_Activity_
Out of the listing below, copy every line that carries the string "register".

_Provided entries_
[config.mk]
export PLATFORM = sky130hd
export DESIGN_NAME = smws_top
export DESIGN_NICKNAME = d
export VERILOG_FILES = /design/src/design/smws_pkg.sv /design/src/design/smws_top.sv /design/src/design/smws_sync.sv
export SDC_FILE = /design/constraint.sdc
export NUM_CORES = 1
export LEC_CHECK = 0
export ABC_CLOCK_PERIOD_IN_PS = 3190
export BUFFER_PORTS_ARGS = -buffer_cell sky130_fd_sc_hd__buf_2
export CORE_UTILIZATION = 59
export DETAILED_ROUTE_END_ITERATION = 10
export HOLD_SLACK_MARGIN = 0.12
export PLACE_DENSITY = 0.93
export SLEW_MARGIN = 10
export SYNTH_ARGS = -nofsm -noshare
export SYNTH_HDL_FRONTEND = slang
export SYNTH_SLANG_ARGS = --single-unit
[constraint.sdc]
create_clock -name sys_clk_in -period 3.19 [get_ports sys_clk_in]
set_clock_uncertainty 0.1 [all_clocks]
set_input_delay 0.638 -clock sys_clk_in [delete_from_list [all_inputs] [get_ports sys_clk_in]]
set_output_delay 0.638 -clock sys_clk_in [all_outputs]
set_load 0.01 [all_outputs]
[src/design/smws_pkg.sv]
// Purpose : Shared constants for the stop mode wake sequencer
// Assumes : sys_clk_in is the oscillator clock fxx
// Notes   : Control register image is eight bits wide
package smws_pkg;

    // ------------------------------------------------------------
    // Control register layout
    // ------------------------------------------------------------
    localparam int          MODE_HI_BIT   = 7;
    localparam int          MODE_LO_BIT   = 6;
    localparam int          STAB_CLOCK_SELECT_BIT_BIT      = 5;
    localparam int          CLOCK_SOURCE_SELECT_BIT_BIT     = 4;
    localparam int          STOP_BIT      = 1;
    localparam logic [7:0]  PSC_RESET     = 8'hc0;
    localparam logic [1:0]  CLOCK_OUTPUT_PIN_NORMAL = 2'h0;
    localparam logic [1:0]  CLOCK_OUTPUT_PIN_INHIB  = 2'h3;

    // ------------------------------------------------------------
    // Stabilization counter timing (oscillator cycles)
    // ------------------------------------------------------------
    localparam int unsigned STAB_TICKS    = 256;
    localparam int unsigned STAB_DIV_LOG0 = 8;
    localparam int unsigned STAB_DIV_LOG1 = 9;
    localparam int unsigned STAB_CYC_SEL0 = STAB_TICKS << STAB_DIV_LOG0;
    localparam int unsigned STAB_CYC_SEL1 = STAB_TICKS << STAB_DIV_LOG1;
    localparam int          STAB_W        = 18;
    localparam logic [1:0]  ARM_DONE      = 2'h3;

    // ------------------------------------------------------------
    // Sequencer states
    // ------------------------------------------------------------
    typedef enum logic [3:0] {
        ST_RUN  = 4'b0001,
        ST_STOP = 4'b0010,
        ST_WAIT = 4'b0100,
        ST_STAB = 4'b1000
    } smws_state_e;

endpackage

_Solution below_
// Notes   : Control register image is eight bits wide
    // Control register layout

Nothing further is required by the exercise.